[Problem] Output only the lines below from the one containing "-- afterwards: timing" to the one containing "0.620 | 3.491", exactly as written, both ends kept.
*** Block opens ***
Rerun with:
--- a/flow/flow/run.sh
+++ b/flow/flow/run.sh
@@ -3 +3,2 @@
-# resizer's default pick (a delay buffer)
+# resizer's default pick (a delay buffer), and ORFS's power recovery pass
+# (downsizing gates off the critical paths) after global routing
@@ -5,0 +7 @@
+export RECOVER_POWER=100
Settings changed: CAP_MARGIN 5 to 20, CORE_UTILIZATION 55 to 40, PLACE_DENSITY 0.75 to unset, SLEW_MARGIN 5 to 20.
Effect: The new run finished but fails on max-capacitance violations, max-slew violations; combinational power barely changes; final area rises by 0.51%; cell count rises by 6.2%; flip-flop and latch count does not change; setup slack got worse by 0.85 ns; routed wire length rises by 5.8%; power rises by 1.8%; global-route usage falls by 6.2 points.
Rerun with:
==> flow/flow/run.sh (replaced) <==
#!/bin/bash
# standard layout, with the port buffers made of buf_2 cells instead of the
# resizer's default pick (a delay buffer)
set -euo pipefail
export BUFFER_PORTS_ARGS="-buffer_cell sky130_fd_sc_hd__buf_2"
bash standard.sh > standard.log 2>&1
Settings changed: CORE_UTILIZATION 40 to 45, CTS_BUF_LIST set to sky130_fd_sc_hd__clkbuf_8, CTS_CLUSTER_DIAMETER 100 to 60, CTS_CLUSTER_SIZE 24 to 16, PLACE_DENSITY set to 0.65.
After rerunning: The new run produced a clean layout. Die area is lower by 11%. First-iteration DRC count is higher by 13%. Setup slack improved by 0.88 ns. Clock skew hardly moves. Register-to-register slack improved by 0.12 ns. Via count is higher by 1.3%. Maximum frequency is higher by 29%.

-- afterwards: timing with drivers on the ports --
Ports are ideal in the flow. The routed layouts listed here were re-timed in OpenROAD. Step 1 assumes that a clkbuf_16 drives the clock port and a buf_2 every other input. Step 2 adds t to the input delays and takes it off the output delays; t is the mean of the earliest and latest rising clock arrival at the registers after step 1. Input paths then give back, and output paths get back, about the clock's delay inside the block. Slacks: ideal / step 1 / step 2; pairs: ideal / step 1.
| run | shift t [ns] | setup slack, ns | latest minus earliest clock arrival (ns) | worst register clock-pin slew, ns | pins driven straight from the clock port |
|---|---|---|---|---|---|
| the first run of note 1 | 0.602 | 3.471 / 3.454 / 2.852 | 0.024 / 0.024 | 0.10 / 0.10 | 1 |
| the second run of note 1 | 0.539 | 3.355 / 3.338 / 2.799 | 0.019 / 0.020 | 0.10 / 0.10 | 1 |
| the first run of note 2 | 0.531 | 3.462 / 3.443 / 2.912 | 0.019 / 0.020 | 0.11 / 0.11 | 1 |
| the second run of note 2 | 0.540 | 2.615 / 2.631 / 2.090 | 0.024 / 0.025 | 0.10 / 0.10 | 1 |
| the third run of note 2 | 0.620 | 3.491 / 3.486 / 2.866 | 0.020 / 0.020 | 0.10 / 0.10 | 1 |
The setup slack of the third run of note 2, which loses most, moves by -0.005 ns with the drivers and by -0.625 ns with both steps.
This is an optimization exercise on Yosys and OpenROAD, whose aim is a short achievable clock period and few clock cycles per item, not a production implementation. Function was checked by simulation only, so behaviour that the tests miss may differ from the original. Power figures rest on the tool's default switching activity, not on a simulated workload.

==> job 7914: inputs <==
// cpu
module cpu (
    input  wire                        clk_cpu,
    input  wire                        reset_i,
    input  wire [32-1:0]  irom_inst_i,
    output cpu_pkg::word_t             irom_addr_o,
    output logic                       debug_wb_have_inst_o,
    output cpu_pkg::word_t             debug_wb_pc_o,
    output logic                       debug_wb_ena_o,
    output cpu_pkg::reg_addr_t         debug_wb_reg_o,
    output cpu_pkg::word_t             debug_wb_value_o
);
clock: 6.0 ns
lec_check: 0
cap_margin: 20
core_margin: 2
core_utilization: 40
cts_cluster_diameter: 80
cts_cluster_size: 40
setup_slack_margin: 3.6
slew_margin: 20
synth_hierarchical: 1
tns_end_percent: 100
run.sh (not shown) runs the stock make flow with config.mk's settings and CLKGATE_MAP_FILE= SYNTH_SCRIPT=/design/flow/synth_recipe.tcl, a recipe that flattens the netlist after the stock synthesis.
==> inputs of job 1971, as changes to job 7914 <==
--- a/flow/design.v
+++ b/flow/design.v
@@ -49,55 +49,46 @@
 `default_nettype none
 module fetch_unit (
     input  wire                 clk_cpu,
     input  wire                 reset_i,
     input  wire [31:0]          irom_inst_i,
     output cpu_pkg::word_t      irom_addr_o,
     input  wire [31:0]          e_wr_oh_i,
-    input  wire                 e_wr_i,
-    input  wire cpu_pkg::reg_addr_t e_rd_i,
     output logic [31:0]         inst_o,
     output cpu_pkg::ctl_t       ctl_o,
     output logic [31:0]         rs1_sel_o,
     output logic [31:0]         rs2_sel_o,
     output logic [cpu_pkg::NS*cpu_pkg::NF-1:0] fsel_o,
     output logic                valid_o
 );
     logic [29:0] pc_q;
-    logic [31:0] word_q;
-    logic        word_valid_q;
     logic [6:0]  opcode;
     logic [2:0]  f3;
     logic [4:0]  rd, rs1, rs2;
     logic        is_op, is_imm, is_lui, is_alu;
     cpu_pkg::ctl_t ctl, d_ctl;
     logic        d_wr, e1, e2, w1, w2;
     logic [31:0] dec1, dec2;
     logic [cpu_pkg::NU-1:0] pu;
     logic [cpu_pkg::NS*cpu_pkg::NF-1:0] fsel;
     assign irom_addr_o = {pc_q, 2'b00};
     always_ff @(posedge clk_cpu) begin
         if (reset_i) begin
-            pc_q         <= '0;
-            word_valid_q <= 1'b0;
-            valid_o      <= 1'b0;
+            pc_q    <= '0;
+            valid_o <= 1'b0;
         end else begin
-            pc_q         <= pc_q + 30'd1;
-            word_valid_q <= 1'b1;
-            valid_o      <= word_valid_q;
+            pc_q    <= pc_q + 30'd1;
+            valid_o <= 1'b1;
         end
     end
-    always_ff @(posedge clk_cpu) begin
-        word_q <= irom_inst_i;
-    end
-    assign opcode = word_q[6:0];
-    assign f3     = word_q[14:12];
-    assign rd     = word_q[11:7];
-    assign rs1    = word_q[19:15];
-    assign rs2    = word_q[24:20];
+    assign opcode = irom_inst_i[6:0];
+    assign f3     = irom_inst_i[14:12];
+    assign rd     = irom_inst_i[11:7];
+    assign rs1    = irom_inst_i[19:15];
+    assign rs2    = irom_inst_i[24:20];
     for (genvar i = 0; i < 32; i++) begin : g_dec
         assign dec1[i] = rs1 == 5'(i);
         assign dec2[i] = rs2 == 5'(i);
     end
     assign is_op  = opcode == cpu_pkg::OPC_OP;
     assign is_imm = opcode == cpu_pkg::OPC_OP_IMM;
     assign is_lui = opcode == cpu_pkg::OPC_LUI;
@@ -110,27 +101,27 @@
         ctl.use_rs2    = is_op;
         ctl.lui        = is_lui;
         ctl.unit[cpu_pkg::U_ADD] = is_alu && f3 == 3'b000;
         ctl.unit[cpu_pkg::U_CMP] = is_alu && f3[2:1] == 2'b01;
         ctl.unit[cpu_pkg::U_SLL] = is_alu && f3 == 3'b001;
         ctl.unit[cpu_pkg::U_SR]  = is_alu && f3 == 3'b101;
         ctl.unit[cpu_pkg::U_LG]  = (is_alu && (f3 == 3'b100 || f3[2:1] == 2'b11)) || is_lui;
-        ctl.sub        = is_op && f3 == 3'b000 && word_q[30];
+        ctl.sub        = is_op && f3 == 3'b000 && irom_inst_i[30];
         ctl.cmp_signed = !f3[0];
-        ctl.sra        = word_q[30];
+        ctl.sra        = irom_inst_i[30];
         ctl.lg_m       = {is_lui, is_alu && f3 == 3'b111, is_alu && f3 == 3'b110,
                           is_alu && f3 == 3'b100};
     end
     assign d_ctl = ctl_o;
     assign d_wr  = valid_o && d_ctl.wr;
     assign e1    = ctl.use_rs1 && d_wr && inst_o[11:7] == rs1;
     assign e2    = ctl.use_rs2 && d_wr && inst_o[11:7] == rs2;
     assign pu    = d_ctl.unit;
-    assign w1    = e_wr_i && e_rd_i == rs1;
-    assign w2    = e_wr_i && e_rd_i == rs2;
+    assign w1    = |(dec1 & e_wr_oh_i);
+    assign w2    = |(dec2 & e_wr_oh_i);
     function automatic logic [cpu_pkg::NF-1:0] sel(input logic en, input logic fwd,
                                                    input logic [cpu_pkg::NU-1:0] p,
                                                    input logic use_imm);
         logic [cpu_pkg::NF-1:0] v;
         v[cpu_pkg::F_ADD]  = en && fwd && p[cpu_pkg::U_ADD];
         v[cpu_pkg::F_SLL]  = en && fwd && p[cpu_pkg::U_SLL];
         v[cpu_pkg::F_SR]   = en && fwd && p[cpu_pkg::U_SR];
@@ -150,15 +141,15 @@
         fsel[cpu_pkg::S_SLL_SH * cpu_pkg::NF +: cpu_pkg::NF] = sel(ctl.unit[cpu_pkg::U_SLL], e2, pu, !ctl.use_rs2);
         fsel[cpu_pkg::S_SR_D   * cpu_pkg::NF +: cpu_pkg::NF] = sel(ctl.unit[cpu_pkg::U_SR], e1, pu, 1'b0);
         fsel[cpu_pkg::S_SR_SH  * cpu_pkg::NF +: cpu_pkg::NF] = sel(ctl.unit[cpu_pkg::U_SR], e2, pu, !ctl.use_rs2);
         fsel[cpu_pkg::S_LG_A   * cpu_pkg::NF +: cpu_pkg::NF] = sel(ctl.unit[cpu_pkg::U_LG], e1, pu, 1'b0);
         fsel[cpu_pkg::S_LG_B   * cpu_pkg::NF +: cpu_pkg::NF] = sel(ctl.unit[cpu_pkg::U_LG], e2, pu, !ctl.use_rs2);
     end
     always_ff @(posedge clk_cpu) begin
-        inst_o   <= word_q;
+        inst_o   <= irom_inst_i;
         ctl_o    <= ctl;
         rs1_sel_o <= {dec1[31:1] & ~e_wr_oh_i[31:1], w1};
         rs2_sel_o <= {dec2[31:1] & ~e_wr_oh_i[31:1], w2};
         fsel_o   <= fsel;
     end
 endmodule
 `default_nettype wire
@@ -732,15 +723,14 @@
     output cpu_pkg::word_t          debug_wb_value_o
 );
     logic               valid_q;
     logic               ena_q;
     logic [29:0]        pc_q;
     cpu_pkg::reg_addr_t rd_q;
     cpu_pkg::word_t     value_q;
-    cpu_pkg::word_t     dbg_value_q;
     logic [31:0]        we_oh_q;
     always_ff @(posedge clk_cpu) begin
         if (reset_i) begin
             valid_q <= 1'b0;
             we_oh_q <= '0;
         end else begin
             valid_q <= valid_i;
@@ -748,23 +738,22 @@
         end
     end
     always_ff @(posedge clk_cpu) begin
         pc_q    <= valid_q ? pc_q + 30'd1 : '0;
         ena_q   <= ena_i;
         rd_q    <= rd_i;
         value_q <= result_i;
-        dbg_value_q <= ena_i ? result_i : '0;
     end
     assign wb_we_oh_o = we_oh_q;
     assign wb_value_o = value_q;
     assign debug_wb_have_inst_o = valid_q;
     assign debug_wb_pc_o        = {pc_q, 2'b00};
     assign debug_wb_ena_o       = ena_q;
     assign debug_wb_reg_o       = rd_q;
-    assign debug_wb_value_o     = dbg_value_q;
+    assign debug_wb_value_o     = value_q;
 endmodule
 `default_nettype wire
 `timescale 1ns/1ps
 `default_nettype none
 module cpu (
     input  wire                        clk_cpu,
     input  wire                        reset_i,
@@ -793,16 +782,14 @@
     cpu_pkg::word_t     wb_value;
     fetch_unit u_fetch (
         .clk_cpu     (clk_cpu),
         .reset_i     (reset_i),
         .irom_inst_i (irom_inst_i),
         .irom_addr_o (irom_addr_o),
         .e_wr_oh_i   (ex_wr_oh),
-        .e_wr_i      (ex_wr),
-        .e_rd_i      (ex_rd),
         .inst_o      (fd_inst),
         .ctl_o       (fd_ctl),
         .rs1_sel_o   (fd_rs1_sel),
         .rs2_sel_o   (fd_rs2_sel),
         .fsel_o      (fd_fsel),
         .valid_o     (fd_valid)
     );
CORE_UTILIZATION = 35   (was 40)
CTS_CLUSTER_DIAMETER = not set   (was 80)
CTS_CLUSTER_SIZE = not set   (was 40)
==> out/results.ini <==
[grt]
grt_pass1_vias = 64000

[placed_design]
detailed_place_hpwl_microns = 225000
place_congestion = 1.00

[drt]
wl_met2_microns = 159000

[die]
dieArea_sq_um = 212000

[power]
design_power_total_mw = 22.6
irDropWorstVdd_mv = 0.247

[sta]
finalClockSkew_ns = 0.0449

[run_status]
outcome = finished clean

-- figures above: job 7914

==> out/results.ini <==
[grt]
grt_pass1_wl_microns = 495000
grt_pass1_vias = 66800

[power]
design_power_total_mw = 25.5
irDropWorstVdd_mv = 0.340

[placed_design]
detailed_place_hpwl_microns = 209000
place_congestion = 0.998

[sta]
finalClockSkew_ns = 0.0733

[cells_and_area]
fillCellCount = 21200
layout_common_cells = sky130_fd_sc_hd__a22oi_2, sky130_fd_sc_hd__edfxtp_1, sky130_fd_sc_hd__nand2b_1
registers.top_by_ff_count = u_decode.regs

[drt]
wl_met2_microns = 159000

[run_status]
outcome = finished clean

[critical_path]
setup.worst_path.start_class = flip-flop

-- figures above: job 1971

Testbench counts of job 7914, summed over its fixed seeds: cycles 24,024, items 24,000.
Testbench counts of job 1971, summed over its fixed seeds: cycles 24,016, items 24,000.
*** Block closes ***
[Output below]
-- afterwards: timing with drivers on the ports --
Ports are ideal in the flow. The routed layouts listed here were re-timed in OpenROAD. Step 1 assumes that a clkbuf_16 drives the clock port and a buf_2 every other input. Step 2 adds t to the input delays and takes it off the output delays; t is the mean of the earliest and latest rising clock arrival at the registers after step 1. Input paths then give back, and output paths get back, about the clock's delay inside the block. Slacks: ideal / step 1 / step 2; pairs: ideal / step 1.
| run | shift t [ns] | setup slack, ns | latest minus earliest clock arrival (ns) | worst register clock-pin slew, ns | pins driven straight from the clock port |
|---|---|---|---|---|---|
| the first run of note 1 | 0.602 | 3.471 / 3.454 / 2.852 | 0.024 / 0.024 | 0.10 / 0.10 | 1 |
| the second run of note 1 | 0.539 | 3.355 / 3.338 / 2.799 | 0.019 / 0.020 | 0.10 / 0.10 | 1 |
| the first run of note 2 | 0.531 | 3.462 / 3.443 / 2.912 | 0.019 / 0.020 | 0.11 / 0.11 | 1 |
| the second run of note 2 | 0.540 | 2.615 / 2.631 / 2.090 | 0.024 / 0.025 | 0.10 / 0.10 | 1 |
| the third run of note 2 | 0.620 | 3.491 / 3.486 / 2.866 | 0.020 / 0.020 | 0.10 / 0.10 | 1 |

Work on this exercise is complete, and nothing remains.